Determining the mechanisms of the allosteric architecture of DHFR

Our ability to rationally optimize allosteric regulation is limited by incomplete knowledge of the mechanisms by which mutations tune allostery. To examine this, we investigated the effects of allosteric residues in a synthetic allosteric switch in which Dihydrofolate reductase (DHFR) is regulated by a blue-light sensitive LOV2 domain. In prior work using saturation mutagenesis, we showed that less than 5% of mutations had a statistically significant influence on allostery. While allostery disrupting mutations were located near the LOV2 insertion site, we found that allostery enhancing mutations were widely dispersed and enriched on the protein surface.
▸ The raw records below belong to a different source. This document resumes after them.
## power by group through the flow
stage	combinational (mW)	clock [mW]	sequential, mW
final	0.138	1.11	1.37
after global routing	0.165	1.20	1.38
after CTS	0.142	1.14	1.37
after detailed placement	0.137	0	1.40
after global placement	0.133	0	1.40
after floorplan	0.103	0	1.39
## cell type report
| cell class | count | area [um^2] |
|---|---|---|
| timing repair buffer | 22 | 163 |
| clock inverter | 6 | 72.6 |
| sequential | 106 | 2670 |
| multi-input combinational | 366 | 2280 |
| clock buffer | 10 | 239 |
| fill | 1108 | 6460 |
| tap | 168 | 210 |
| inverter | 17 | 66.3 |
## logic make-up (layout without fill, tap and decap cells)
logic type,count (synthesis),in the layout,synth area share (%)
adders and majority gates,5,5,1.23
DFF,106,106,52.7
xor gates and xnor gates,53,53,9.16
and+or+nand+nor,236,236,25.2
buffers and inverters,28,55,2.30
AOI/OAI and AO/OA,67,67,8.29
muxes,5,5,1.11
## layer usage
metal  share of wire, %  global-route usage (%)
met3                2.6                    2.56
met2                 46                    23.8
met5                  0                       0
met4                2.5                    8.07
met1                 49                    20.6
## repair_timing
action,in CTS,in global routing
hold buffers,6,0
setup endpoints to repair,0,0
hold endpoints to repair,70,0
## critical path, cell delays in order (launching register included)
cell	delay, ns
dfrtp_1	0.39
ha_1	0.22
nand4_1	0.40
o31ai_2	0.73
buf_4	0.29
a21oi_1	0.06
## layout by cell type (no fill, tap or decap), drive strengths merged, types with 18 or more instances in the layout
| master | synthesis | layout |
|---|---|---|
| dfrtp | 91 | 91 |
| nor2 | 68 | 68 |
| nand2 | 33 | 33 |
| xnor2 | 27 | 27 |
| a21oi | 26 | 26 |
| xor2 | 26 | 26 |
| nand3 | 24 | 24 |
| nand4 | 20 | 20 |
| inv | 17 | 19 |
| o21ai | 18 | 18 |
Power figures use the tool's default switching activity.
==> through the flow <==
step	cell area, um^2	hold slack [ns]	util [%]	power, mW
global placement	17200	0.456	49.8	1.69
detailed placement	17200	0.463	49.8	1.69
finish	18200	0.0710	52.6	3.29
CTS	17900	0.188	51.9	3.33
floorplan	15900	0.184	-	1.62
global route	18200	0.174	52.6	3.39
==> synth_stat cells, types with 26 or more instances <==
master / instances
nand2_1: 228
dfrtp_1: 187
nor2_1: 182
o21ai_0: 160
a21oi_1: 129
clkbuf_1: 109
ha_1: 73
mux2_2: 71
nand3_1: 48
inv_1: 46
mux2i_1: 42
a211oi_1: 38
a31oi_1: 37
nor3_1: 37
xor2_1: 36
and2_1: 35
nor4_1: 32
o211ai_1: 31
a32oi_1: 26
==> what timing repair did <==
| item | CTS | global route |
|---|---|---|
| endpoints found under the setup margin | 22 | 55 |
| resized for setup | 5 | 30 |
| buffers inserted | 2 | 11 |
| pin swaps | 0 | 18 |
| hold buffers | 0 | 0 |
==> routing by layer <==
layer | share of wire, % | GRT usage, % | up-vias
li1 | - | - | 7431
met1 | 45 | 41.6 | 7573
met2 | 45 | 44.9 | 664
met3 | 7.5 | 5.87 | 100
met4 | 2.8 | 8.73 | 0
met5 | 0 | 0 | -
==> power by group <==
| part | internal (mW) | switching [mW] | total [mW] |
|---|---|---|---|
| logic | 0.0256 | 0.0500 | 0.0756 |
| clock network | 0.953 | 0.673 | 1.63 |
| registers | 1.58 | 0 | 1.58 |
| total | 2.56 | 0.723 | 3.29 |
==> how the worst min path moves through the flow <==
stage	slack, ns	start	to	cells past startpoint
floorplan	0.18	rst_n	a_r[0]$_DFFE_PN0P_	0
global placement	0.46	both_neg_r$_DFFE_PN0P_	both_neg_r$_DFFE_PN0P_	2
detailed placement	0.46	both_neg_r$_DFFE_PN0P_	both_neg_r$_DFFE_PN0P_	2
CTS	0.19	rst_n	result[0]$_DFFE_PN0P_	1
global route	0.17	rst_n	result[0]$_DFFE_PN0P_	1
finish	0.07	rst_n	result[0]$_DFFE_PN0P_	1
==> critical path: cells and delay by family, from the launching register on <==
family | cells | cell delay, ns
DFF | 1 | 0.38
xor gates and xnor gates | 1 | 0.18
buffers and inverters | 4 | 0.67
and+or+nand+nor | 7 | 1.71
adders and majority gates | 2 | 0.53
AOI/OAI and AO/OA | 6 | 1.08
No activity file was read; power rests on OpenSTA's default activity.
However, these experiments did not reveal the mechanism by which the allosteric signal is propagated or how those mutations tune it. To understand these effects, we are characterizing the light-dependent changes in conformational dynamics for the chimeric enzyme by solution nuclear magnetic resonance spectroscopy and analysis of correlations between residue pairs in long timescale molecular dynamics. We have also measured the entropic and enthalpic contribution of select mutations towards the allosteric effect through kinetics assays. From these data, we aim to understand the mechanisms by which the global map of allosteric contributions inside the enzyme operates and provide insight into how allostery can be evolutionarily optimized.